Я, честно говоря, тогда в это не верил, пока не столкнулся с неопровержимыми фактами оптовой скупки Соросом европейских левых движений. Или пока не увидел воочию, как сегодняшним венгерским левым движением манипулируют глобальные финансовые воротилы. (Прости, Грамши!) И новую доминирующую роль Китая в геополитике Кьеза обозначил задолго до других экспертов. И возможность сближения Китая и России, а потом ещё России и США, вопреки европейским иллюзиям. И превращение миграции в судьбоносную европейскую тему. И всё большее геополитическое значение спецслужб, даже из, казалось бы, второстепенных стран…

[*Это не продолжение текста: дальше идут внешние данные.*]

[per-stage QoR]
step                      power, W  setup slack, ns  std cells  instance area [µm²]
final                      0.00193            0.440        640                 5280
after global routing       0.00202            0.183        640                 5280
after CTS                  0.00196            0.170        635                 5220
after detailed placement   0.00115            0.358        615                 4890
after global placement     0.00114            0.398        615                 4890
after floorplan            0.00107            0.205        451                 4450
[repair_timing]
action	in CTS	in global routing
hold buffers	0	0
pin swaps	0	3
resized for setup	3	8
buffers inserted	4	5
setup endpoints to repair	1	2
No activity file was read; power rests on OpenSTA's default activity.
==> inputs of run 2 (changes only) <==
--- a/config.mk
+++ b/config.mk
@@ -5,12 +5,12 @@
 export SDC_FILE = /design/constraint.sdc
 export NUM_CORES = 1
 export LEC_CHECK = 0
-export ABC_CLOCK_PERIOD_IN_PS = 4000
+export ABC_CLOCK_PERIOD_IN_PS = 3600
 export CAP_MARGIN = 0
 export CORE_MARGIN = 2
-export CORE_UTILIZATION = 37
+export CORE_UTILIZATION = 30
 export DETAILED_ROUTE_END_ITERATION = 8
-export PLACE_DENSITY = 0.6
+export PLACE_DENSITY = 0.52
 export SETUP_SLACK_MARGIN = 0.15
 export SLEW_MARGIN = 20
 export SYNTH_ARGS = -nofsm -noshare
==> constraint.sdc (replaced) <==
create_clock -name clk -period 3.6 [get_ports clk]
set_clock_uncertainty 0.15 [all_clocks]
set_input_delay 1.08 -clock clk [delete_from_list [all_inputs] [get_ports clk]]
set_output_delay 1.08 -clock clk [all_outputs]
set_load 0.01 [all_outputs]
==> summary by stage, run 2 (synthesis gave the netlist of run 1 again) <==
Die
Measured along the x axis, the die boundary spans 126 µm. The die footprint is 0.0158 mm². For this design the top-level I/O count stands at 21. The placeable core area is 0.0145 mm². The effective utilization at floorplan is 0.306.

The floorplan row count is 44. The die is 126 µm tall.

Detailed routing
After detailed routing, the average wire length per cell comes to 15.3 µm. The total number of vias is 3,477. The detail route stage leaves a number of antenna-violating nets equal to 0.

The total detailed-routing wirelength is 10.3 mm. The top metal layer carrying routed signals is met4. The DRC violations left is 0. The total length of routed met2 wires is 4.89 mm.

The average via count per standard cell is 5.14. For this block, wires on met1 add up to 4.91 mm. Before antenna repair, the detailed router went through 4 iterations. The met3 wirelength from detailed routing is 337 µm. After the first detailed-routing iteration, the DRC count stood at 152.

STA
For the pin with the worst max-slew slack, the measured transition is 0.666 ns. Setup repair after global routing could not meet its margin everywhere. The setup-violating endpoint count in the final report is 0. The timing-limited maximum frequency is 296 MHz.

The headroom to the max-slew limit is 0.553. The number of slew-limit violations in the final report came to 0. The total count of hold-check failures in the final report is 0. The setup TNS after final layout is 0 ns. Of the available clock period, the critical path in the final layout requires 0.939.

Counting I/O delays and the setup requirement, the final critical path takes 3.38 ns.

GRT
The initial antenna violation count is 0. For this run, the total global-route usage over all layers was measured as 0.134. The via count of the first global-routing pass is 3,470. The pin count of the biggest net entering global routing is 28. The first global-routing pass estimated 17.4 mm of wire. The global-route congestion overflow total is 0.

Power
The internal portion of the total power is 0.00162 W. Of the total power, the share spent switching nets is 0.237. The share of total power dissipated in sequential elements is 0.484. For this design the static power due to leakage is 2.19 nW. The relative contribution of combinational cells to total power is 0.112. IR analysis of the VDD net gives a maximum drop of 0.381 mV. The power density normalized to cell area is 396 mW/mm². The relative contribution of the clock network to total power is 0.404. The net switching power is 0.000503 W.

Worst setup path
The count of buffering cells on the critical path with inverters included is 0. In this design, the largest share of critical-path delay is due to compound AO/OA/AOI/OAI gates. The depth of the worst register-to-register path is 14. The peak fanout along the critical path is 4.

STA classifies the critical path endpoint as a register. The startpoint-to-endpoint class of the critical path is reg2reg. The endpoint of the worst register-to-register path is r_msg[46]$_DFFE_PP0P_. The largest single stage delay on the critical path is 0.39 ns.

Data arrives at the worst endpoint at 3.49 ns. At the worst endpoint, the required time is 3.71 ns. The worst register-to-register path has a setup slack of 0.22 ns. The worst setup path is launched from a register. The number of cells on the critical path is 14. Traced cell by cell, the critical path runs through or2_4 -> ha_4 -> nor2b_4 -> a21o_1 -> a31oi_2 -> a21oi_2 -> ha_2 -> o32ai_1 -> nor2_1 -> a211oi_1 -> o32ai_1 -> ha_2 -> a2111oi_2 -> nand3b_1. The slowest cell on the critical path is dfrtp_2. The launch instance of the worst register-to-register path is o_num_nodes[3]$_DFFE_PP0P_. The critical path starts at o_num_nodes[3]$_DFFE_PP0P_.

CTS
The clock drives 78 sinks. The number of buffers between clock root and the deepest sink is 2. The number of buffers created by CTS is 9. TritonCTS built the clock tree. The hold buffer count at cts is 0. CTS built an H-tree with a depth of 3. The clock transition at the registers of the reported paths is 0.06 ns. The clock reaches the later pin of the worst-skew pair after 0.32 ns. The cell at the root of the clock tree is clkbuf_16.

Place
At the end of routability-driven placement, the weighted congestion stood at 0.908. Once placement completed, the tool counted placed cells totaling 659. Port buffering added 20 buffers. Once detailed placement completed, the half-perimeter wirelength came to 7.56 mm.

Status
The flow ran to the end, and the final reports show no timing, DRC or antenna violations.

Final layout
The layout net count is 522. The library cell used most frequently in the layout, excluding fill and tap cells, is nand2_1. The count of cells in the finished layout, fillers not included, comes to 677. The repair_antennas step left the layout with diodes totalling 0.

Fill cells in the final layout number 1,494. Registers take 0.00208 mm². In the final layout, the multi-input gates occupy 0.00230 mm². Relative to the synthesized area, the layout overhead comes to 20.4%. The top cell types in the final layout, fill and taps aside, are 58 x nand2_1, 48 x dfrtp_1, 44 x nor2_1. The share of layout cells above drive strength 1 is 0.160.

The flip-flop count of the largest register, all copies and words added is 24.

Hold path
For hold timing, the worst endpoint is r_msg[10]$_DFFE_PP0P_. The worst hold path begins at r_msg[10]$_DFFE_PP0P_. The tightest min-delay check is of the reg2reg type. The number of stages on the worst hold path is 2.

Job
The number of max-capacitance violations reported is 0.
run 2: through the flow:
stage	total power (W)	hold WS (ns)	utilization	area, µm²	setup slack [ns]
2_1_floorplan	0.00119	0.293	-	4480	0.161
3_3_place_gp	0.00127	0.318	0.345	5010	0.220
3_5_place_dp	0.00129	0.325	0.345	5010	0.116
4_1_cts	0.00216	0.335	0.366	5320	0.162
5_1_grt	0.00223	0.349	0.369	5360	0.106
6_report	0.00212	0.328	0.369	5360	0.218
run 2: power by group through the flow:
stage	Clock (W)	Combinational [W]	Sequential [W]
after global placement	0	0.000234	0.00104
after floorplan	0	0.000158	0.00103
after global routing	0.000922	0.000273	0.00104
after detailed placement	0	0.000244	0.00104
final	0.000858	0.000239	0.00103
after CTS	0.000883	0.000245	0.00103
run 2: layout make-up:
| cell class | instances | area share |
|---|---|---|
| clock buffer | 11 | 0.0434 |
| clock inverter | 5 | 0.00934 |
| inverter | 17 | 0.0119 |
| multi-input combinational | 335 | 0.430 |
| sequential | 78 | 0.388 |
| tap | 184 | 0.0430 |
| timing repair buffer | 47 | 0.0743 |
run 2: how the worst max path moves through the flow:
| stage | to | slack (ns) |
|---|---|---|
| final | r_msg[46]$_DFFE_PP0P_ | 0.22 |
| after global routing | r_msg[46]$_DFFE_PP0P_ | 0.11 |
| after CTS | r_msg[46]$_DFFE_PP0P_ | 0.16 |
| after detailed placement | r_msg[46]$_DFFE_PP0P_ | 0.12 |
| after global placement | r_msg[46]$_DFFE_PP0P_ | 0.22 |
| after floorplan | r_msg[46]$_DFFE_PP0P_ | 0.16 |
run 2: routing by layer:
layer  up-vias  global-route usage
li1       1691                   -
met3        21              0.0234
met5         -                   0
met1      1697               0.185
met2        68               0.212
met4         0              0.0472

Всё чаще в моём сознании облик моего современника – язвительного и проницательного аналитика Кьезы сливается с его кумиром из прошлого – утонченным и трагичным философом Грамши. Они оба неистово ненавидели фашизм, оба создавали новые яркие смыслы, оба предупреждали о реальных угрозах стране, обществу, миру. И обоих их часто не слышали. Хотя… Век новых коммуникаций дает сильные шансы ярким идеям. Джульетто читают (и, надеюсь, почитают) многие яркие восходящие мировые лидеры, типа того же Сальвини. Его ненавидят тусклые бюрократы уходящей когорты, типа Туска. А это уже немало. Для журналиста. А Джульетто ещё был и писатель, философ. Помните – что достаточно для мушкетера Атоса, маловато для герцога…

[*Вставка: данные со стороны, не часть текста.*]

[config.mk]
export PLATFORM = sky130hd
export DESIGN_NAME = agu_pipe
export DESIGN_NICKNAME = d
export VERILOG_FILES = /design/src/rtl/agu_pipe.sv
export SDC_FILE = /design/constraint.sdc
export NUM_CORES = 1
export LEC_CHECK = 0
export BUFFER_PORTS_ARGS = -buffer_cell sky130_fd_sc_hd__clkbuf_2
export CAP_MARGIN = 20
export CORE_MARGIN = 2
export CORE_UTILIZATION = 58
export DETAILED_ROUTE_END_ITERATION = 8
export PLACE_DENSITY = 0.88
export SYNTH_ARGS = -nofsm -noshare
export SYNTH_HDL_FRONTEND = slang
export SYNTH_SLANG_ARGS = --single-unit
[constraint.sdc]
create_clock -name i_clk -period 2.2 [get_ports i_clk]
set_input_delay 0 -clock i_clk [delete_from_list [all_inputs] [get_ports i_clk]]
set_output_delay 0 -clock i_clk [all_outputs]
set_load 0.05 [all_outputs]
[src/rtl/agu_pipe.sv]
// agu_pipe: two-stage pipelined address generation unit.
// Stage 1 forms the raw effective address from the base and immediate/index;
// stage 2 classifies illegal and misaligned accesses and holds the result
// until the downstream stage accepts it. A saturating counter tracks how many
// delivered results carried an exception.
module agu_pipe #(
    parameter int ADDR_W = 32,
    parameter int IMM_W  = 16,
    parameter int OFF_W  = 26,
    parameter int SHAMT  = 2,
    parameter int CNT_W  = 8
) (
    input  logic              i_clk,
    input  logic              i_rst_n,
    input  logic              i_flush,
    input  logic              i_valid,
    output logic              o_ready,
    input  logic [2:0]        i_opcode,
    input  logic [1:0]        i_size,
    input  logic [ADDR_W-1:0] i_addr,
    input  logic [OFF_W-1:0]  i_offset,
    output logic              o_valid,
    input  logic              i_ready,
    output logic [ADDR_W-1:0] o_eff_addr,
    output logic [1:0]        o_exc,
    output logic [CNT_W-1:0]  o_exc_count
);

    localparam logic [2:0] MODE_REG    = 3'b000;
    localparam logic [2:0] MODE_BASE   = 3'b001;
    localparam logic [2:0] MODE_PC_REL = 3'b010;
    localparam logic [2:0] MODE_JUMP   = 3'b011;

    localparam logic [1:0] SIZE_HALF = 2'b01;
    localparam logic [1:0] SIZE_WORD = 2'b10;
    localparam logic [1:0] SIZE_RSVD = 2'b11;

    // Stage 1 state
    logic              v1;
    logic [2:0]        op1;
    logic [1:0]        size1;
    logic [ADDR_W-1:0] sum1;

    // Combinational helpers
    logic              en1;
    logic              en2;
    logic [ADDR_W-1:0] imm_ext;
    logic [ADDR_W-1:0] jump_idx;
    logic [ADDR_W-1:0] raw_sum;
    logic              legacy_mode;
    logic              illegal;
    logic              misaligned;
    logic [ADDR_W-1:0] addr_next;
    logic [1:0]        exc_next;

    // Stage 2 may advance when empty or draining; stage 1 when stage 2 makes room
    always_comb begin
        en2     = !o_valid || i_ready;
        en1     = !v1 || en2;
        o_ready = en1;
    end

    // Raw effective address for each addressing mode, wrapping modulo 2^ADDR_W
    always_comb begin
        imm_ext  = ADDR_W'($signed(i_offset[IMM_W-1:0]));
        jump_idx = ADDR_W'(i_offset) << SHAMT;
        raw_sum  = '0;
        case (i_opcode)
            MODE_REG:    raw_sum = i_addr;
            MODE_BASE:   raw_sum = i_addr + imm_ext;
            MODE_PC_REL: raw_sum = i_addr + (imm_ext << SHAMT);
            MODE_JUMP:   raw_sum = {i_addr[ADDR_W-1 -: 4], {(ADDR_W-4){1'b0}}} | jump_idx;
            default:     raw_sum = '0;
        endcase
    end

    // Stage 1 register: capture mode, size and raw address; flush drops any input
    always_ff @(posedge i_clk or negedge i_rst_n) begin
        if (!i_rst_n) begin
            v1    <= 1'b0;
            op1   <= '0;
            size1 <= '0;
            sum1  <= '0;
        end else if (i_flush) begin
            v1 <= 1'b0;
        end else if (en1) begin
            v1    <= i_valid;
            op1   <= i_opcode;
            size1 <= i_size;
            sum1  <= raw_sum;
        end
    end

    // Exception classification; register modes honour the access size,
    // branch/jump modes only require the shifted-out bits to be zero
    always_comb begin
        legacy_mode = (op1[2:1] == 2'b00);
        illegal     = op1[2] || (legacy_mode && (size1 == SIZE_RSVD));
        if (legacy_mode) begin
            misaligned = ((size1 == SIZE_HALF) && sum1[0]) ||
                         ((size1 == SIZE_WORD) && (sum1[1:0] != 2'b00));
        end else begin
            misaligned = (sum1[SHAMT-1:0] != '0);
        end
        exc_next  = illegal ? 2'b10 : {1'b0, misaligned};
        addr_next = illegal ? '0 : sum1;
    end

    // Stage 2 register: outputs hold while stalled, flush empties the stage
    always_ff @(posedge i_clk or negedge i_rst_n) begin
        if (!i_rst_n) begin
            o_valid    <= 1'b0;
            o_eff_addr <= '0;
            o_exc      <= '0;
        end else if (i_flush) begin
            o_valid <= 1'b0;
        end else if (en2) begin
            o_valid    <= v1;
            o_eff_addr <= addr_next;
            o_exc      <= exc_next;
        end
    end

    // Count delivered results with an exception; saturates, survives flush
    always_ff @(posedge i_clk or negedge i_rst_n) begin
        if (!i_rst_n) begin
            o_exc_count <= '0;
        end else if (o_valid && i_ready && (o_exc != 2'b00) && (o_exc_count != {CNT_W{1'b1}})) begin
            o_exc_count <= o_exc_count + 1'b1;
        end
    end

endmodule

Короче, подлинное интеллектуальное влияние Джульетто и на своих земляков, и на мировое экспертное сообщество явно впереди. И когда я советовал организовать российскую помощь Италии по борьбе с заразой, «держал в уме» это, а не какие-то там санкции… А ещё Джульетто Кьеза давно и искренне любил Россию. К счастью, разделенною любовью. Любил не в поверхностном – конъюнктурно политическом плане, а глубинной культурной страстью. Он не прощал российской элите её ошибки и промахи, но смаковал как подлинный знаток культурное наследие нашей страны, словно изысканное итальянское вино. Повторюсь – настоящий римлянин!
И духовные приключения его итальянских идей в нашей стране далеко не закончились… Как-то глубокой ночью я решил выпить «ночной колпак» – завершающий бокал в круглосуточном баре. (Тогда они ещё работали в Риме.) На стенке заведения была надпись о том, что Гоголь заканчивал в нём «своё главное произведение». Я спросил у заспанного бармена: «Так это здесь Николай Васильевич завершал “Мертвые души?”». Бармен встрепенулся и назидательно поднял палец: «Сеньор, души бессмертны!» Джульетто, я помню об этом.

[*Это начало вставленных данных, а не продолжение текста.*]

$ cat src/rtl/hdmi_downscaler.sv
// HDMI raster downscaler: decimates visible pixels into SUB_X x SUB_Y blocks and queues them in an output FIFO.
// Define HDMI_DOWNSCALER_AVG_EN for box averaging; without it the top-left pixel of each block is sampled.
module hdmi_downscaler #(
    parameter int OSCREEN_WIDTH  = 72,
    parameter int OSCREEN_HEIGHT = 48,
    parameter int SUB_X          = 2,
    parameter int SUB_Y          = 2,
    parameter int FIFO_DEPTH     = 8
) (
    input  logic        clk_h,
    input  logic        rst_h_n,
    input  logic [9:0]  hx,
    input  logic [9:0]  hy,
    input  logic [23:0] rgb_h,
    output logic [8:0]  dx,
    output logic [8:0]  dy,
    output logic [23:0] rgb_d,
    output logic        d_valid,
    input  logic        d_ready,
    output logic        overflow
);

    localparam int LX  = $clog2(SUB_X);
    localparam int LY  = $clog2(SUB_Y);
    localparam int LXY = LX + LY;
    localparam int AW  = 8 + LXY;
    localparam int OW  = OSCREEN_WIDTH / SUB_X;
    localparam int IW  = (OW > 1) ? $clog2(OW) : 1;
    localparam int PW  = (FIFO_DEPTH > 1) ? $clog2(FIFO_DEPTH) : 1;
    localparam int CW  = PW + 1;
    localparam int FW  = 42;
    localparam logic [9:0] MX = 10'(SUB_X - 1);
    localparam logic [9:0] MY = 10'(SUB_Y - 1);

    if ((OSCREEN_WIDTH % SUB_X) != 0 || (OSCREEN_HEIGHT % SUB_Y) != 0) begin : g_bad_size
        $error("hdmi_downscaler: screen size must be a multiple of the decimation factors");
    end

    logic visible, first_col, first_row, arm_now, take;
    logic armed_reg;

    assign visible   = (hx < 10'(OSCREEN_WIDTH)) && (hy < 10'(OSCREEN_HEIGHT));
    assign first_col = (hx & MX) == 10'd0;
    assign first_row = (hy & MY) == 10'd0;
    // Accumulation only starts at the top-left of a block row, so a reset mid-frame never emits partial blocks.
    assign arm_now   = visible && (hx == 10'd0) && first_row;
    assign take      = visible && (armed_reg || arm_now);

    always_ff @(posedge clk_h) begin
        if (!rst_h_n) begin
            armed_reg <= 1'b0;
        end else if (arm_now) begin
            armed_reg <= 1'b1;
        end
    end

    logic        s1_push_reg;
    logic [8:0]  s1_dx_reg, s1_dy_reg;
    logic [23:0] push_rgb;

    always_ff @(posedge clk_h) begin
        if (!rst_h_n) begin
            s1_dx_reg <= 9'd0;
            s1_dy_reg <= 9'd0;
        end else begin
            s1_dx_reg <= 9'(hx >> LX);
            s1_dy_reg <= 9'(hy >> LY);
        end
    end

`ifdef HDMI_DOWNSCALER_AVG_EN
    logic last_col, last_row;
    logic s1_comb_reg, s1_first_row_reg;

    assign last_col = (hx & MX) == MX;
    assign last_row = (hy & MY) == MY;

    always_ff @(posedge clk_h) begin
        if (!rst_h_n) begin
            s1_comb_reg      <= 1'b0;
            s1_push_reg      <= 1'b0;
            s1_first_row_reg <= 1'b0;
        end else begin
            s1_comb_reg      <= take && last_col;
            s1_push_reg      <= take && last_col && last_row;
            s1_first_row_reg <= first_row;
        end
    end

    for (genvar gi = 0; gi < 3; gi++) begin : g_chan
        logic [7:0]    pix;
        logic [AW-1:0] hsum, total;
        logic [AW-1:0] hacc_reg, s1_sum_reg, lb_rd_reg;
        logic [AW-1:0] lb_mem [2**IW];

        assign pix   = rgb_h[gi*8 +: 8];
        assign hsum  = first_col ? AW'(pix) : hacc_reg + AW'(pix);
        assign total = s1_first_row_reg ? s1_sum_reg : lb_rd_reg + s1_sum_reg;
        assign push_rgb[gi*8 +: 8] = 8'(total >> LXY);

        always_ff @(posedge clk_h) begin
            if (!rst_h_n) begin
                hacc_reg   <= '0;
                s1_sum_reg <= '0;
            end else if (take) begin
                hacc_reg   <= hsum;
                s1_sum_reg <= hsum;
            end
        end

        // Read of entry k is issued one cycle before its write-back, and the next read of k is a line later.
        always_ff @(posedge clk_h) begin
            if (take && last_col) begin
                lb_rd_reg <= lb_mem[IW'(hx >> LX)];
            end
            if (s1_comb_reg) begin
                lb_mem[IW'(s1_dx_reg)] <= total;
            end
        end
    end
`else
    logic [23:0] s1_rgb_reg;

    always_ff @(posedge clk_h) begin
        if (!rst_h_n) begin
            s1_push_reg <= 1'b0;
            s1_rgb_reg  <= 24'd0;
        end else begin
            s1_push_reg <= take && first_col && first_row;
            s1_rgb_reg  <= rgb_h;
        end
    end

    assign push_rgb = s1_rgb_reg;
`endif

    logic [FW-1:0] fifo_mem [FIFO_DEPTH];
    logic [PW-1:0] wr_ptr_reg, rd_ptr_reg;
    logic [CW-1:0] count_reg;
    logic          overflow_reg;
    logic          full, pop, accept;
    logic [FW-1:0] head;

    assign full   = count_reg == CW'(FIFO_DEPTH);
    assign pop    = d_valid && d_ready;
    // A full FIFO still accepts a push when the head leaves in the same cycle.
    assign accept = s1_push_reg && (!full || pop);

    always_ff @(posedge clk_h) begin
        if (accept) begin
            fifo_mem[wr_ptr_reg] <= {s1_dx_reg, s1_dy_reg, push_rgb};
        end
    end

    always_ff @(posedge clk_h) begin
        if (!rst_h_n) begin
            wr_ptr_reg   <= '0;
            rd_ptr_reg   <= '0;
            count_reg    <= '0;
            overflow_reg <= 1'b0;
        end else begin
            if (accept) begin
                wr_ptr_reg <= wr_ptr_reg + PW'(1);
            end
            if (pop) begin
                rd_ptr_reg <= rd_ptr_reg + PW'(1);
            end
            if (accept && !pop) begin
                count_reg <= count_reg + CW'(1);
            end else if (!accept && pop) begin
                count_reg <= count_reg - CW'(1);
            end
            if (s1_push_reg && full && !pop) begin
                overflow_reg <= 1'b1;
            end
        end
    end

    assign head            = fifo_mem[rd_ptr_reg];
    assign d_valid         = count_reg != '0;
    assign overflow        = overflow_reg;
    assign {dx, dy, rgb_d} = d_valid ? head : '0;

endmodule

Повелители мух. Дробная жизнь Запада и роль России
Один известный политик как-то сказал, что после смерти Махатмы Ганди и поговорить не с кем. Признаюсь, я сначала посчитал это высказывание завуалированной формой снобизма, утонченным высокомерием. Но вот сейчас, глядя на реакцию многих мировых лидеров, их команд на глобальный вызов пандемии, я готов согласиться – поговорить там почти не с кем.
Вспомнилось, как по одной из литературных версий прогуливались по Ялтинской набережной Толстой и Чехов. На щеку Льва Николаевича сел комар, которого тот мимоходом прихлопнул. Антон Павлович с наигранным ужасом воскликнул: «Коллега, вы погубили живое существо! А как же ваша теория защиты всего живого?» На что гений раздраженно ответил: «Уважаемый, не надо жить дробно».